[Source records]
+===+
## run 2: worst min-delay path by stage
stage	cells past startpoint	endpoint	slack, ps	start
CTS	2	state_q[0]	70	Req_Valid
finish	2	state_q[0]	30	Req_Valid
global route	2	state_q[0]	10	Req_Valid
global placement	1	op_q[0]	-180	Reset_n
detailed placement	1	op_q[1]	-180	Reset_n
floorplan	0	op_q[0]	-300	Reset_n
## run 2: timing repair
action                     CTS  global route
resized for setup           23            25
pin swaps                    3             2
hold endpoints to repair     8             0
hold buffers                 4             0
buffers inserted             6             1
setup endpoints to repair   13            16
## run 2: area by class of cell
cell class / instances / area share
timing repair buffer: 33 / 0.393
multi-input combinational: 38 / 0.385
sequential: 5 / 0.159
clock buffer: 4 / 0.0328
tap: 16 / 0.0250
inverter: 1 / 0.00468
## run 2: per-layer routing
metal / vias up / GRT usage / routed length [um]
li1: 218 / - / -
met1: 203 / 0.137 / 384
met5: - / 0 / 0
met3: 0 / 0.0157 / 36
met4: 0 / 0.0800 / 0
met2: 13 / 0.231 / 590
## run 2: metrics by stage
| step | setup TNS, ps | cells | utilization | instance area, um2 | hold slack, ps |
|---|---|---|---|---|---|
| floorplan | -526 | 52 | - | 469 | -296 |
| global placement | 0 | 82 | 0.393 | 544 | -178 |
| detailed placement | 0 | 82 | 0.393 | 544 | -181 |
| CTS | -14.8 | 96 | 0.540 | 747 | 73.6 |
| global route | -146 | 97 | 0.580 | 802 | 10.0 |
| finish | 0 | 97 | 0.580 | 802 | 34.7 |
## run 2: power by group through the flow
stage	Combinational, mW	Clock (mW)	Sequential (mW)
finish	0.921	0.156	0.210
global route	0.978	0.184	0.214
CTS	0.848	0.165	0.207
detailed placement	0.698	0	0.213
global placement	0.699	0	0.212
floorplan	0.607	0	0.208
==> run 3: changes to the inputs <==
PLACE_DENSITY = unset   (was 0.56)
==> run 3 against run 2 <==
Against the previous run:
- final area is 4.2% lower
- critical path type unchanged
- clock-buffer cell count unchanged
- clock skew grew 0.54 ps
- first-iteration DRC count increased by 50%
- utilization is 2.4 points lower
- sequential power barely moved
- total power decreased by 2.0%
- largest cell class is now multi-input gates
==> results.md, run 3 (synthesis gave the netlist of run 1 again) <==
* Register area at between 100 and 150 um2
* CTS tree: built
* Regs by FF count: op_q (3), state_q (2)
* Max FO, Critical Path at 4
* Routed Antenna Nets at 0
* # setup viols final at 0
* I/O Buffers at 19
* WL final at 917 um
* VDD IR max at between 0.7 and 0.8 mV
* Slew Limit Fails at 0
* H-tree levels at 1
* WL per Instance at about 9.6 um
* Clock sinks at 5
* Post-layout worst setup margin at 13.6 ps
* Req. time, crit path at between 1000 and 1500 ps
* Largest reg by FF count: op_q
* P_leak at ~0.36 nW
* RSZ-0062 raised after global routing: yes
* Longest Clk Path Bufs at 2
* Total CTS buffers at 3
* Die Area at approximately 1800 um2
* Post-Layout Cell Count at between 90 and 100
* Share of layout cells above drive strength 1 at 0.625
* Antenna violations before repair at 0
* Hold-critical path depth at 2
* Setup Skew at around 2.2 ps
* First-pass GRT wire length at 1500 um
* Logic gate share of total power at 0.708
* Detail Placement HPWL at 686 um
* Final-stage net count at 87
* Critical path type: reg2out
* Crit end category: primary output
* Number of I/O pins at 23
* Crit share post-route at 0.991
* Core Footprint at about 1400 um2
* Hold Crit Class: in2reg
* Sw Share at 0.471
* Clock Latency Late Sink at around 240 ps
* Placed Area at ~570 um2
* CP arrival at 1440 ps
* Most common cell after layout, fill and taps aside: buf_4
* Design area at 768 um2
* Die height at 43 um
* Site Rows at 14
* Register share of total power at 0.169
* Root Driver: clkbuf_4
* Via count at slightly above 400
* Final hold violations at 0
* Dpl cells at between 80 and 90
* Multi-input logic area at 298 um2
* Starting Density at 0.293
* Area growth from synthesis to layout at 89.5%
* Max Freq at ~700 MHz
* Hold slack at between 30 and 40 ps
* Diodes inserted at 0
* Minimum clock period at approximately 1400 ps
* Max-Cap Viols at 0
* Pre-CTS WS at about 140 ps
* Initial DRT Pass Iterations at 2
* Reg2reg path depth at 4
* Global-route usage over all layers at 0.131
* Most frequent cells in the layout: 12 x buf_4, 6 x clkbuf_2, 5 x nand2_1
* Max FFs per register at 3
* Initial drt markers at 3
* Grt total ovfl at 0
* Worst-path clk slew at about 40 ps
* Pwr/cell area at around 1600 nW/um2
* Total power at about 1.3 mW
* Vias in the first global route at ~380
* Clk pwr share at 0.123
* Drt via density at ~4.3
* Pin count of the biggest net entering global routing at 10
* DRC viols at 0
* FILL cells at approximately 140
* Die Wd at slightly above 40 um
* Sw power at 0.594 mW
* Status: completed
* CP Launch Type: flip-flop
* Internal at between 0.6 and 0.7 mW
File: config.mk
export PLATFORM = sky130hd
export DESIGN_NAME = hamming_encoder_stream
export DESIGN_NICKNAME = d
export VERILOG_FILES = /design/src/rtl/hamming_encoder_stream.sv
export SDC_FILE = /design/constraint.sdc
export NUM_CORES = 1
export LEC_CHECK = 0
export ABC_AREA = 1
export CAP_MARGIN = 0
export CORE_UTILIZATION = 50
export DETAILED_ROUTE_END_ITERATION = 8
export HOLD_SLACK_MARGIN = 0.15
export PLACE_DENSITY = 0.78
export SLEW_MARGIN = 20
export SYNTH_ARGS = -nofsm -noshare
export SYNTH_HDL_FRONTEND = slang
export SYNTH_SLANG_ARGS = --single-unit
File: constraint.sdc
create_clock -name clk -period 2.07 [get_ports clk]
set_input_delay 0.207 -clock clk [delete_from_list [all_inputs] [get_ports clk]]
set_output_delay 0.207 -clock clk [all_outputs]
set_load 0.01 [all_outputs]
File: src/rtl/wf68k30l_data_wr_seq.sv
// wf68k30l_data_wr_seq: write-side bus sequencer with dynamic bus sizing.
// Takes one operand write request and splits it into as many bus write cycles
// as the addressed port needs. WR_RDY pulses once when the whole operand is written.
// WR_BERR pulses once when the write is aborted.
// Optional feature macro: WF68K30L_WR_BERR_RETRY_EN. When it is defined, the
// first bus error of an operand re-runs the failing bus cycle once.
module wf68k30l_data_wr_seq #(
    parameter int ADR_W   = 32,
    parameter int MAX_CYC = 4
) (
    input  logic             CLK,
    input  logic             RESET_n,
    input  logic             WR_REQ,
    input  logic [ADR_W-1:0] WR_ADR,
    input  logic [1:0]       WR_SIZE,
    input  logic [31:0]      WR_DATA,
    input  logic [2:0]       WR_FC,
    output logic             WR_RDY,
    output logic             WR_BERR,
    output logic             BUS_REQ,
    output logic [ADR_W-1:0] BUS_ADR,
    output logic [1:0]       BUS_SIZE,
    output logic [31:0]      BUS_DATA,
    output logic [2:0]       BUS_FC,
    input  logic             BUS_ACK,
    input  logic [1:0]       BUS_PORT,
    input  logic             BUS_BERR
);

    localparam int CNT_W = $clog2(MAX_CYC + 1);

    typedef enum logic [1:0] {
        S_IDLE  = 2'd0,
        S_CYCLE = 2'd1,
        S_DONE  = 2'd2,
        S_FAULT = 2'd3
    } state_t;

    state_t           state_q, state_d;
    logic             gap_q, gap_d;        // one idle cycle between bus cycles
    logic [ADR_W-1:0] adr_q, adr_d;
    logic [2:0]       n_q, n_d;            // bytes still to be written, 0..4
    logic [31:0]      data_q, data_d;      // remaining bytes, left-justified
    logic [2:0]       fc_q, fc_d;
    logic [CNT_W-1:0] cnt_q, cnt_d;        // bus cycles completed for this operand
`ifdef WF68K30L_WR_BERR_RETRY_EN
    logic             retry_q, retry_d;    // one retry already spent on this operand
`endif

    logic [2:0]       n_load;              // byte count of the incoming operand
    logic [2:0]       lim;                 // bytes the port can take at this address
    logic [2:0]       k;                   // bytes moved by the acknowledged cycle

    // Operand size to byte count; the reserved encoding behaves as long.
    function automatic logic [2:0] size_to_n(input logic [1:0] size);
        case (size)
            2'b01:   return 3'd1;
            2'b10:   return 3'd2;
            default: return 3'd4;
        endcase
    endfunction

    assign n_load = size_to_n(WR_SIZE);

    // Bytes accepted by the responding port: limited by port width, alignment and N.
    // NOTE: every variable written in a combinational block gets a default first, so no latch is inferred.
    always_comb begin
        lim = 3'd4 - {1'b0, adr_q[1:0]};
        case (BUS_PORT)
            2'b01:   lim = 3'd1;
            2'b10:   lim = adr_q[0] ? 3'd1 : 3'd2;
            default: ;
        endcase
        k = (n_q < lim) ? n_q : lim;
    end

    // Next-state and register-update logic of the sequencer.
    always_comb begin
        state_d = state_q;
        gap_d   = gap_q;
        adr_d   = adr_q;
        n_d     = n_q;
        data_d  = data_q;
        fc_d    = fc_q;
        cnt_d   = cnt_q;
`ifdef WF68K30L_WR_BERR_RETRY_EN
        retry_d = retry_q;
`endif
        case (state_q)
            S_IDLE: begin
                if (WR_REQ) begin
                    adr_d   = WR_ADR;
                    fc_d    = WR_FC;
                    n_d     = n_load;
                    data_d  = WR_DATA << {3'd4 - n_load, 3'b000};
                    cnt_d   = '0;
                    gap_d   = 1'b0;
                    state_d = S_CYCLE;
                end
            end
            S_CYCLE: begin
                if (gap_q) begin
                    gap_d = 1'b0;
                end else if (BUS_BERR) begin
`ifdef WF68K30L_WR_BERR_RETRY_EN
                    if (!retry_q) begin
                        retry_d = 1'b1;
                        gap_d   = 1'b1;
                    end else begin
                        state_d = S_FAULT;
                    end
`else
                    state_d = S_FAULT;
`endif
                end else if (BUS_ACK) begin
                    adr_d  = adr_q + ADR_W'(k);
                    n_d    = n_q - k;
                    data_d = data_q << {k, 3'b000};
                    cnt_d  = cnt_q + 1'b1;
                    if (n_q == k) begin
                        state_d = S_DONE;
                    end else if (cnt_d == CNT_W'(MAX_CYC)) begin
                        state_d = S_FAULT;
                    end else begin
                        gap_d = 1'b1;
                    end
                end
            end
            S_DONE: begin
                state_d = S_IDLE;
`ifdef WF68K30L_WR_BERR_RETRY_EN
                retry_d = 1'b0;
`endif
            end
            S_FAULT: begin
                // Unwritten bytes are dropped.
                n_d     = '0;
                data_d  = '0;
                state_d = S_IDLE;
`ifdef WF68K30L_WR_BERR_RETRY_EN
                retry_d = 1'b0;
`endif
            end
            default: state_d = S_IDLE;
        endcase
    end

    // State and operand registers; reset abandons any cycle in flight.
    // NOTE: sequential state uses non-blocking assignments so every register samples pre-edge values.
    always_ff @(posedge CLK or negedge RESET_n) begin
        if (!RESET_n) begin
            state_q <= S_IDLE;
            gap_q   <= 1'b0;
            adr_q   <= '0;
            n_q     <= '0;
            data_q  <= '0;
            fc_q    <= '0;
            cnt_q   <= '0;
`ifdef WF68K30L_WR_BERR_RETRY_EN
            retry_q <= 1'b0;
`endif
        end else begin
            state_q <= state_d;
            gap_q   <= gap_d;
            adr_q   <= adr_d;
            n_q     <= n_d;
            data_q  <= data_d;
            fc_q    <= fc_d;
            cnt_q   <= cnt_d;
`ifdef WF68K30L_WR_BERR_RETRY_EN
            retry_q <= retry_d;
`endif
        end
    end

    // Outputs come from state and registers. Reset drops BUS_REQ without waiting for a clock edge.
    assign BUS_REQ  = (state_q == S_CYCLE) && !gap_q;
    assign WR_RDY   = (state_q == S_DONE);
    assign WR_BERR  = (state_q == S_FAULT);
    assign BUS_ADR  = adr_q;
    assign BUS_SIZE = n_q[1:0];
    assign BUS_DATA = data_q;
    assign BUS_FC   = fc_q;

endmodule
+===+
If a line in the entries contains the word "lower", copy that line out.

> **Result for this exercise**:
- final area is 4.2% lower
- utilization is 2.4 points lower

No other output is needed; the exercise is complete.